**Exercise data:**
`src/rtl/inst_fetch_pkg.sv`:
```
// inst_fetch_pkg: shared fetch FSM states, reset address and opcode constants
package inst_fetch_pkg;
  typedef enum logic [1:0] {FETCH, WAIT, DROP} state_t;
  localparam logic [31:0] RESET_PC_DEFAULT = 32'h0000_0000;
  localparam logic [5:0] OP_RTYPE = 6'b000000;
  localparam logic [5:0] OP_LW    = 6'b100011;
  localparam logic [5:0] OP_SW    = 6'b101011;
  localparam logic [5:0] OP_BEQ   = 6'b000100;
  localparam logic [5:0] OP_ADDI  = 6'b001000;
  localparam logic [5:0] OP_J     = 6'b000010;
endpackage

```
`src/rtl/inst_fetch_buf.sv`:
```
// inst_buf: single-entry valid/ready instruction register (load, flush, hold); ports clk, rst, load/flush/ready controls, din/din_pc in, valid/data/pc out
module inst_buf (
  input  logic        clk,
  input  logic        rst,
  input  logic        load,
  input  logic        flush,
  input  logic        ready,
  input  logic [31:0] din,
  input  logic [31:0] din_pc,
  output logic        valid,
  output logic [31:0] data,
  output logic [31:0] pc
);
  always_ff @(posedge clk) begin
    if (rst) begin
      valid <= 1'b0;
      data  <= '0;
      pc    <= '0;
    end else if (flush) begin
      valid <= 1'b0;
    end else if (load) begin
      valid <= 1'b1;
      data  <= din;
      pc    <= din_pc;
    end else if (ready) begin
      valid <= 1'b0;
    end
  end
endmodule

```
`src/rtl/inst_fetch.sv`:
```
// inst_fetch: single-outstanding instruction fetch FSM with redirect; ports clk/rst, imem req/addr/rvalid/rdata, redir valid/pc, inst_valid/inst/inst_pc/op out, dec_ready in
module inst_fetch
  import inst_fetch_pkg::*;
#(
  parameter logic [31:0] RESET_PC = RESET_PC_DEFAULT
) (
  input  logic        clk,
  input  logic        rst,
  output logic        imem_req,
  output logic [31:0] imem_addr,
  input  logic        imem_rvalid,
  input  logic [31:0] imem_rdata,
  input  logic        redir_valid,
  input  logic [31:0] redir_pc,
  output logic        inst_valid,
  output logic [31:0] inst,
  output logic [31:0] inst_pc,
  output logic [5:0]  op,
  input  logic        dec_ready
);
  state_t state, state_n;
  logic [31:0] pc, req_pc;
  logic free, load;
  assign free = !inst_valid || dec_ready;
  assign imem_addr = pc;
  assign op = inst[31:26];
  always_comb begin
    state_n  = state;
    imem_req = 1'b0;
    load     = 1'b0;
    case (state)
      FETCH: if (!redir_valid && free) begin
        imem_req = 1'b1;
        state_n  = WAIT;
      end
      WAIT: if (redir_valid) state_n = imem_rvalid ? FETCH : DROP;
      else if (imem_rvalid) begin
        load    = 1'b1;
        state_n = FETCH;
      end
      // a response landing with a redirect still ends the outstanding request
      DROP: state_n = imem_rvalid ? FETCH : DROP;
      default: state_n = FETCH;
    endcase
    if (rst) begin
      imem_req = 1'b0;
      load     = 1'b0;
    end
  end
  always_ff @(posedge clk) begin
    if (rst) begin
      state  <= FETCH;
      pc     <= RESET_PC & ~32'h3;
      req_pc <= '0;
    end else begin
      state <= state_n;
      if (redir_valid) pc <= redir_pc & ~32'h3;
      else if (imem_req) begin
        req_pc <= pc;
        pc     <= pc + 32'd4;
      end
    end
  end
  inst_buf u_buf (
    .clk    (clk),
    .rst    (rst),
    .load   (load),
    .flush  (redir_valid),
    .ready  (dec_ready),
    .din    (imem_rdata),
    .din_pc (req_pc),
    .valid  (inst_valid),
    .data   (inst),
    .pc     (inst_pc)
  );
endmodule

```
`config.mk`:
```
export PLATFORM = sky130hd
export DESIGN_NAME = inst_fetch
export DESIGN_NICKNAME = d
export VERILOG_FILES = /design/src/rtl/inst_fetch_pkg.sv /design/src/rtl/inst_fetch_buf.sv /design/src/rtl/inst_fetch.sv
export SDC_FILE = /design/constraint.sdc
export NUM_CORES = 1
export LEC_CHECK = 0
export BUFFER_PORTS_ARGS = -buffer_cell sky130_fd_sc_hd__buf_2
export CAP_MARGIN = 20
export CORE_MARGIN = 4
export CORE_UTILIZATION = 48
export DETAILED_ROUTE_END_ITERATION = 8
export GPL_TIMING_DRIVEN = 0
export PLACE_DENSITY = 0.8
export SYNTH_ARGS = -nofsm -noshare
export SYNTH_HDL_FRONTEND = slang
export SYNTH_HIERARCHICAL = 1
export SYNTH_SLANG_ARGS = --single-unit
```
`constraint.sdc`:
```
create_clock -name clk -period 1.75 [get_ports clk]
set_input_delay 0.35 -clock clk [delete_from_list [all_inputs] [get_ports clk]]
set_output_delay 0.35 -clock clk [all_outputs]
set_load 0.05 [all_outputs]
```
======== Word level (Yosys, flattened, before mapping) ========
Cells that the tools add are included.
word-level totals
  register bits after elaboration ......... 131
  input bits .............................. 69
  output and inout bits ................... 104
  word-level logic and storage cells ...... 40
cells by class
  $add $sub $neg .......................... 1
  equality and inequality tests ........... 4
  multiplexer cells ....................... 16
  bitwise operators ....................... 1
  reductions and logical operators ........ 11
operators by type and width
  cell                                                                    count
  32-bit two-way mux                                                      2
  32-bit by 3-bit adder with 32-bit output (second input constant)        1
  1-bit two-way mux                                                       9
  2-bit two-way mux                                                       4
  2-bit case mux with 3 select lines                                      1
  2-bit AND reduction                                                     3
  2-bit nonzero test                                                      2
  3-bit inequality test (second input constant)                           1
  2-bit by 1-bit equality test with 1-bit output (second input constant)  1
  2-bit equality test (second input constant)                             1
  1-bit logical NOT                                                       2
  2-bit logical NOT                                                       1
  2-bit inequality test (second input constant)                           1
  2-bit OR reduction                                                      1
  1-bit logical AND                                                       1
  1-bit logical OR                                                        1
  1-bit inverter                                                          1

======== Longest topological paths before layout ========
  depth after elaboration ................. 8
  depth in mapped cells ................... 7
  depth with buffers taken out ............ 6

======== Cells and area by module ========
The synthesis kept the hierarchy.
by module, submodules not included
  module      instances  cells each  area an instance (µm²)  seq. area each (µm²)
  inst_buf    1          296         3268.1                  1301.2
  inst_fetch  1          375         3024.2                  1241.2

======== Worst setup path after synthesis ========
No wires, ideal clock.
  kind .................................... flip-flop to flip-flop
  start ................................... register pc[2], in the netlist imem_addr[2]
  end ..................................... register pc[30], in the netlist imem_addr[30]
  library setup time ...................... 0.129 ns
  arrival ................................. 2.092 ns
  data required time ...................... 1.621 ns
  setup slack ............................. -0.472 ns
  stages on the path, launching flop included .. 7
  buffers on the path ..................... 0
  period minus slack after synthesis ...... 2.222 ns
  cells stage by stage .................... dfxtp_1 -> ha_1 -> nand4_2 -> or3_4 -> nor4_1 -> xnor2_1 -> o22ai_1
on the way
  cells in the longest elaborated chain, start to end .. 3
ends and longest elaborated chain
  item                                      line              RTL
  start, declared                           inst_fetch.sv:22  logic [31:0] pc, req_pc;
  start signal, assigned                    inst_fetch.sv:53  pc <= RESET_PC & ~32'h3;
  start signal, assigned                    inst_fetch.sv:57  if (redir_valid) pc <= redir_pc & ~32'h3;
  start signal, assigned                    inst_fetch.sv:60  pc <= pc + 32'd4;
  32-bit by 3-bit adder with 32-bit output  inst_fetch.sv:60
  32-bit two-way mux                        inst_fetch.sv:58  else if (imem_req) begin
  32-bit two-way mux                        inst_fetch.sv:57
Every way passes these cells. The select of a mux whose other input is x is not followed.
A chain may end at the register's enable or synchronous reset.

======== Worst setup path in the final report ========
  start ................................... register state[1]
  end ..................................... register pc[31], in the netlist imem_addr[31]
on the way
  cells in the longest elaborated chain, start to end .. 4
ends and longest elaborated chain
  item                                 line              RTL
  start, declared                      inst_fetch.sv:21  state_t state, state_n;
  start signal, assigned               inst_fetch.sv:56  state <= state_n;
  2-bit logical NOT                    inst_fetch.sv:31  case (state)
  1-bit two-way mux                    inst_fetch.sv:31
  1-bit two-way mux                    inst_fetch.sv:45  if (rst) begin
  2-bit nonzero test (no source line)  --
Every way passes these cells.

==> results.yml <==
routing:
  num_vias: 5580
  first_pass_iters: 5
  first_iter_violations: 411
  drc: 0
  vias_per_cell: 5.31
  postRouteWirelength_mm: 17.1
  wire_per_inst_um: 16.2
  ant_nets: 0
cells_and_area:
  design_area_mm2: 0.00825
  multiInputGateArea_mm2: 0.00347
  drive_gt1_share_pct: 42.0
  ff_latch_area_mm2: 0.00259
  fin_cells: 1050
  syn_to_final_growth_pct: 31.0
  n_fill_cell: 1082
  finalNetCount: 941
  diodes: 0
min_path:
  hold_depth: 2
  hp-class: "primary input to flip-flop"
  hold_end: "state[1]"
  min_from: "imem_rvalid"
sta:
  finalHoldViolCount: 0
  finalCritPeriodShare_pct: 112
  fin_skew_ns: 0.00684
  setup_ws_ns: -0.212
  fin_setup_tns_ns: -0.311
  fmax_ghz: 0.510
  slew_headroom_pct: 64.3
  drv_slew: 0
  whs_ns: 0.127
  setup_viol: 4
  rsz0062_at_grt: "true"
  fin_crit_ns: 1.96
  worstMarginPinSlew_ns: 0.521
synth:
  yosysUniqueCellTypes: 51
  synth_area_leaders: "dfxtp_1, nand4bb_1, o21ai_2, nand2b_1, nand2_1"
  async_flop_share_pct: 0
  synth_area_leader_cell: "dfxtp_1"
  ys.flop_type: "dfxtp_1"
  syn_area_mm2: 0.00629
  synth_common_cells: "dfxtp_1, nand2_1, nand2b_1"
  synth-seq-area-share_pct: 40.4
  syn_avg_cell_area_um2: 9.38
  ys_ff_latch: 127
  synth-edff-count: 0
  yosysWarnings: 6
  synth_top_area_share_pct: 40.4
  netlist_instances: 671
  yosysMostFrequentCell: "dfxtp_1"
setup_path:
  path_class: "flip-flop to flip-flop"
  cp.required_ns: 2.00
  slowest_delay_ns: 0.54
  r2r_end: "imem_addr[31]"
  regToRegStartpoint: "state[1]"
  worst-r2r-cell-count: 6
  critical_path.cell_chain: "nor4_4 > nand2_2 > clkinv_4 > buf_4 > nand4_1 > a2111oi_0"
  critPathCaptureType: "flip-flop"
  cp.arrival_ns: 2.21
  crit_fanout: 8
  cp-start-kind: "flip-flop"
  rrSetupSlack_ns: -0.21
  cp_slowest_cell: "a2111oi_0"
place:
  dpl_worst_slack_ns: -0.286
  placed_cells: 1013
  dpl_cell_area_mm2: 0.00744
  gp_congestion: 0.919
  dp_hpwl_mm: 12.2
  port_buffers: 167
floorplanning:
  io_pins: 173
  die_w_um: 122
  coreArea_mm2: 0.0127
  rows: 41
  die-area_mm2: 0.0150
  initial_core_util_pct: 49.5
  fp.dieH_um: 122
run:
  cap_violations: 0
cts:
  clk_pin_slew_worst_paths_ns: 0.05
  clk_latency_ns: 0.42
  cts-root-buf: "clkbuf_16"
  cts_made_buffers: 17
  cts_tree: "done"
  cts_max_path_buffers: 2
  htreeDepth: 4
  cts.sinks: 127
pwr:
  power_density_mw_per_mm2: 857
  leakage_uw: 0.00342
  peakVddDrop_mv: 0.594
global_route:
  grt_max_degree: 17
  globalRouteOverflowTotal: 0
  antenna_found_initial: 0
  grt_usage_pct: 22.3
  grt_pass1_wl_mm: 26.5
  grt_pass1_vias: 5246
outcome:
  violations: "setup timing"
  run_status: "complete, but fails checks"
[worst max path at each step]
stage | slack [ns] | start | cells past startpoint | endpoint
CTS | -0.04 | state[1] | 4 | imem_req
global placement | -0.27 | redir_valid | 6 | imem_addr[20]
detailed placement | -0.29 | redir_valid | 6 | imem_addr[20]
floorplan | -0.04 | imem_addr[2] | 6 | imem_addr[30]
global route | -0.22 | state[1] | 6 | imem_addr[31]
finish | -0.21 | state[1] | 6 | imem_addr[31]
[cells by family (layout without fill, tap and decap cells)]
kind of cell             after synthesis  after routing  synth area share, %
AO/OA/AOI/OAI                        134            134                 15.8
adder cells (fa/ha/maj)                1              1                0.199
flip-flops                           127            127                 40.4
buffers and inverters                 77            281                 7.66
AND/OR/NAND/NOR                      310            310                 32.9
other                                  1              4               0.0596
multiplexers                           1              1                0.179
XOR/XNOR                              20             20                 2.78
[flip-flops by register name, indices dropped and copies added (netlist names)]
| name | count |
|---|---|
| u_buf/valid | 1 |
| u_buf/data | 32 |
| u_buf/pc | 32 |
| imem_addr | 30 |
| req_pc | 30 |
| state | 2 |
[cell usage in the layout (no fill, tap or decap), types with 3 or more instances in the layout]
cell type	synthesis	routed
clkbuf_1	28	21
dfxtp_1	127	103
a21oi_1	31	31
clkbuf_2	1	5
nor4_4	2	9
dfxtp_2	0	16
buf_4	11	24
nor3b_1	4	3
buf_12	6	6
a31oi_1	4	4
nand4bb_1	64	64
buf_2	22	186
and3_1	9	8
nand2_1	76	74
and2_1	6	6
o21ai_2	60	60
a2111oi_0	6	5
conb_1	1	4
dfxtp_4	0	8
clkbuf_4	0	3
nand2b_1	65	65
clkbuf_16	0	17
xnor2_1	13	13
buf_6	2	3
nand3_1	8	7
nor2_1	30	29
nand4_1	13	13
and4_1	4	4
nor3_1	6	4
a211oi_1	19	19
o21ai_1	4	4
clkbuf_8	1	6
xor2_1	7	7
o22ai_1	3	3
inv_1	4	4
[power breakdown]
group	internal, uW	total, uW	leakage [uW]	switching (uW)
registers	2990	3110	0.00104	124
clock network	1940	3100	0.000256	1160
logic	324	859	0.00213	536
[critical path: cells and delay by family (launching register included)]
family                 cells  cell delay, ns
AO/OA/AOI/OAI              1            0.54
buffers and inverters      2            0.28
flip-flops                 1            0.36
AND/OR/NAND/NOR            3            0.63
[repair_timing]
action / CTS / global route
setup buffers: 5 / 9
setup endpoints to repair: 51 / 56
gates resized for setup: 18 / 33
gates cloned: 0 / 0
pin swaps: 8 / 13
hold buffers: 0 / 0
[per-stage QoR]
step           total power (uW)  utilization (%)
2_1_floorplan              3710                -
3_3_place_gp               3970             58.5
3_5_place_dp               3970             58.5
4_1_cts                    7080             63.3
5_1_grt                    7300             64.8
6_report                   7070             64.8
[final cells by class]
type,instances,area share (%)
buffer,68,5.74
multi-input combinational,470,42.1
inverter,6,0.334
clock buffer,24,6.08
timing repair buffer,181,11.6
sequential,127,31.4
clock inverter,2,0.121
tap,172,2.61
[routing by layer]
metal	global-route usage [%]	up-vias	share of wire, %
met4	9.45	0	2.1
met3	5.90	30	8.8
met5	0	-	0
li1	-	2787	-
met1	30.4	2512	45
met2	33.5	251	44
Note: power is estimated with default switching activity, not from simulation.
* * *
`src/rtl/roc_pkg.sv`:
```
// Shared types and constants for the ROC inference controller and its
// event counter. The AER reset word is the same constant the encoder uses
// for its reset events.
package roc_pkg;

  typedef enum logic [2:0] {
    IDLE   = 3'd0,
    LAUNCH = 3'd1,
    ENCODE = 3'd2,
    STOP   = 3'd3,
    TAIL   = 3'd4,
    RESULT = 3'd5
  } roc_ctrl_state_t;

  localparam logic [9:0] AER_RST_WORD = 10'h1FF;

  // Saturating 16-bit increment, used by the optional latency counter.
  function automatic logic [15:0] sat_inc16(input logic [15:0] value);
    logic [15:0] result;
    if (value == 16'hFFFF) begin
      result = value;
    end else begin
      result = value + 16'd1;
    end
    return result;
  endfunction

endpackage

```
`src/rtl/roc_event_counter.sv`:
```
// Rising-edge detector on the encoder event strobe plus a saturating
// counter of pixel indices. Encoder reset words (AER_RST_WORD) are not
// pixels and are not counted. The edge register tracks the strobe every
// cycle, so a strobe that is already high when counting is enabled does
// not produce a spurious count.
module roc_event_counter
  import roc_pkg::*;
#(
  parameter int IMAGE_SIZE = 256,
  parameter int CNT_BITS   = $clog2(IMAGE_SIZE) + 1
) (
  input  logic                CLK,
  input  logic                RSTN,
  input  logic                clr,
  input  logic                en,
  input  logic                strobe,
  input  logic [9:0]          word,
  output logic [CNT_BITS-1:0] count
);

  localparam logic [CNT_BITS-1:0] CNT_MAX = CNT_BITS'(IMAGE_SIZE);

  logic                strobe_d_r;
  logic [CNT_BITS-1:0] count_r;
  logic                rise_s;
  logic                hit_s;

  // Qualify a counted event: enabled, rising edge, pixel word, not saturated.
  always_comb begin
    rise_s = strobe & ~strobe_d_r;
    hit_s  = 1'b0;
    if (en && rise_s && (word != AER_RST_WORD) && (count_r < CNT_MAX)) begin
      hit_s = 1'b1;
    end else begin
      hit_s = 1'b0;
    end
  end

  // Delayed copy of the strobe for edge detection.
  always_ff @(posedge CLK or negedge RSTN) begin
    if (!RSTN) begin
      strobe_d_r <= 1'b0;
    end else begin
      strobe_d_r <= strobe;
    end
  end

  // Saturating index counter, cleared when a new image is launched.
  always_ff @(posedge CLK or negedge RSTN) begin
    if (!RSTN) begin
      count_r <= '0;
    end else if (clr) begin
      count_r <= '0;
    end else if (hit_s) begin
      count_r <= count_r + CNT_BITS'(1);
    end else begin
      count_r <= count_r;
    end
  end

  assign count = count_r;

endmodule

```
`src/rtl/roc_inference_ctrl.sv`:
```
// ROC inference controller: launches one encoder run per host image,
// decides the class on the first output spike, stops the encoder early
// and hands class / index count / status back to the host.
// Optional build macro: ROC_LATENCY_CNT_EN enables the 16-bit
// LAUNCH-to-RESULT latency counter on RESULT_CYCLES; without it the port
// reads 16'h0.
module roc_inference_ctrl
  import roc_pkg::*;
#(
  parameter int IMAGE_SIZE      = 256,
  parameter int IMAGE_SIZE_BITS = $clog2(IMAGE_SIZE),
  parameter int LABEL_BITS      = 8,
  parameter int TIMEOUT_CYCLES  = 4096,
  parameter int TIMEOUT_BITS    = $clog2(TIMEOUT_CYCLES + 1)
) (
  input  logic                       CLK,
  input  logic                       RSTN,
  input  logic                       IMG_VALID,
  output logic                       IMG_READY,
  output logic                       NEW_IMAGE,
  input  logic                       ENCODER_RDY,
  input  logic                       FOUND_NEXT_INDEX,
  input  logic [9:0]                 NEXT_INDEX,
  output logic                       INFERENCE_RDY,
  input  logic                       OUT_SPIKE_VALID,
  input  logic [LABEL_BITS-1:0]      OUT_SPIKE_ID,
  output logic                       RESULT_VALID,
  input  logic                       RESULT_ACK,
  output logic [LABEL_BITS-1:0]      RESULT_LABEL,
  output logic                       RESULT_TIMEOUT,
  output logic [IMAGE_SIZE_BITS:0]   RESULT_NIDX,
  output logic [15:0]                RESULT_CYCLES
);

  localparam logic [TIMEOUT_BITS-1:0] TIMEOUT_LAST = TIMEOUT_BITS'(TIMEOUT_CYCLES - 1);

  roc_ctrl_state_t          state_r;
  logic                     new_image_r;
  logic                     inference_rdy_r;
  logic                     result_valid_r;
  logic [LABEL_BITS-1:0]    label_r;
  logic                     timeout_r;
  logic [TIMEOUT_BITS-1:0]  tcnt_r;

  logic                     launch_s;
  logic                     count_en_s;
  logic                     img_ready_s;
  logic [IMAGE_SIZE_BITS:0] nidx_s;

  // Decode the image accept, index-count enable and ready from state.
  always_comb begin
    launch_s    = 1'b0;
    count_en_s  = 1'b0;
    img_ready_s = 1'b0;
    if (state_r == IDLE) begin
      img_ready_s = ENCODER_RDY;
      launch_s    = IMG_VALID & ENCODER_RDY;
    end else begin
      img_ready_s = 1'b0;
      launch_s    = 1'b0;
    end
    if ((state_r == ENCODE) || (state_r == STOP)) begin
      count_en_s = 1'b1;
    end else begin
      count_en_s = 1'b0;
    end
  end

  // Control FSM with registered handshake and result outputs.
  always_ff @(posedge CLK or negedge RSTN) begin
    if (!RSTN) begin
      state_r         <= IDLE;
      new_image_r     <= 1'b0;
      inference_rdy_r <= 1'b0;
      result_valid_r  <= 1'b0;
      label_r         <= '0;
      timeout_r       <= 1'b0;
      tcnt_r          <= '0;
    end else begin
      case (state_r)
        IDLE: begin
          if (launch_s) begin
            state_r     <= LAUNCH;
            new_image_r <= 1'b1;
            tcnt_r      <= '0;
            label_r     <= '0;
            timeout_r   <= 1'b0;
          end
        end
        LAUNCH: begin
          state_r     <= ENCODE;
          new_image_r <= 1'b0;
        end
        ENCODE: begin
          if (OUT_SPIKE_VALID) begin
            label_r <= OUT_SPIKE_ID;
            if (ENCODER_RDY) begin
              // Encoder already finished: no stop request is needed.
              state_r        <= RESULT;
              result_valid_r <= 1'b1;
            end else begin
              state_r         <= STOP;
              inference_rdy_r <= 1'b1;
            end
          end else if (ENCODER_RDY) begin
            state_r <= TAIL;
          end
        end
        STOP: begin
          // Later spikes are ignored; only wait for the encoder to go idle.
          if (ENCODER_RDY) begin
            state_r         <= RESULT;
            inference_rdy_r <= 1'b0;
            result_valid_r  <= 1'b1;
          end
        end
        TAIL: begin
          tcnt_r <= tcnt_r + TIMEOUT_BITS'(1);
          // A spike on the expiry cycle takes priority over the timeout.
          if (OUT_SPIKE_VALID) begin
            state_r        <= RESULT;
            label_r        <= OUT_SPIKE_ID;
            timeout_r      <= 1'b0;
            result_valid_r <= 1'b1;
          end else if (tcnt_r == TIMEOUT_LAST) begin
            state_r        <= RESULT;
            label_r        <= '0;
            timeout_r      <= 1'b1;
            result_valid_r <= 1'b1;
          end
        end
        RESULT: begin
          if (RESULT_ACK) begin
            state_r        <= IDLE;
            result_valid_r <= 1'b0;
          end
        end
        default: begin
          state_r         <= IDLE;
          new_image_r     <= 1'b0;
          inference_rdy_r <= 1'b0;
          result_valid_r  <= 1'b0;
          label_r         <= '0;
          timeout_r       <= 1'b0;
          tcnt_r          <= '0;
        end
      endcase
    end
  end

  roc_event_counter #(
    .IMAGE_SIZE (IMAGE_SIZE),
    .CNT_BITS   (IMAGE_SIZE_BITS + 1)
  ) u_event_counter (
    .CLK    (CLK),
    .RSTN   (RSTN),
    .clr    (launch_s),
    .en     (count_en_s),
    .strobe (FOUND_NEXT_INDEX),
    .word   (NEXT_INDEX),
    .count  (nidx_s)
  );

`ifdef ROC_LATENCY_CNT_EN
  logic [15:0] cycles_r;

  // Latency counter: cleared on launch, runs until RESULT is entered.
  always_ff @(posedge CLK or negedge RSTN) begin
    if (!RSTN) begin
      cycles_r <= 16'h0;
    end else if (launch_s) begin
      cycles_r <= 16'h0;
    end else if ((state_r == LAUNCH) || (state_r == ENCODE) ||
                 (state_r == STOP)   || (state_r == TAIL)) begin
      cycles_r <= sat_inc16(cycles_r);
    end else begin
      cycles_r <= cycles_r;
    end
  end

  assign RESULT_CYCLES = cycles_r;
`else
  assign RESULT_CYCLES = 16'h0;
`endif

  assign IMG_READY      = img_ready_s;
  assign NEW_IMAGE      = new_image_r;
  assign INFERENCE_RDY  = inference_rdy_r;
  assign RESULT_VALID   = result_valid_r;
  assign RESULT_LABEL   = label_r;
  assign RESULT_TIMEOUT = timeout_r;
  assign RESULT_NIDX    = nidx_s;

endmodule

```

**Task statement:** Review the material and copy each line in which the word "redirect" appears.

**Response for this exercise:**
// inst_fetch: single-outstanding instruction fetch FSM with redirect; ports clk/rst, imem req/addr/rvalid/rdata, redir valid/pc, inst_valid/inst/inst_pc/op out, dec_ready in
      // a response landing with a redirect still ends the outstanding request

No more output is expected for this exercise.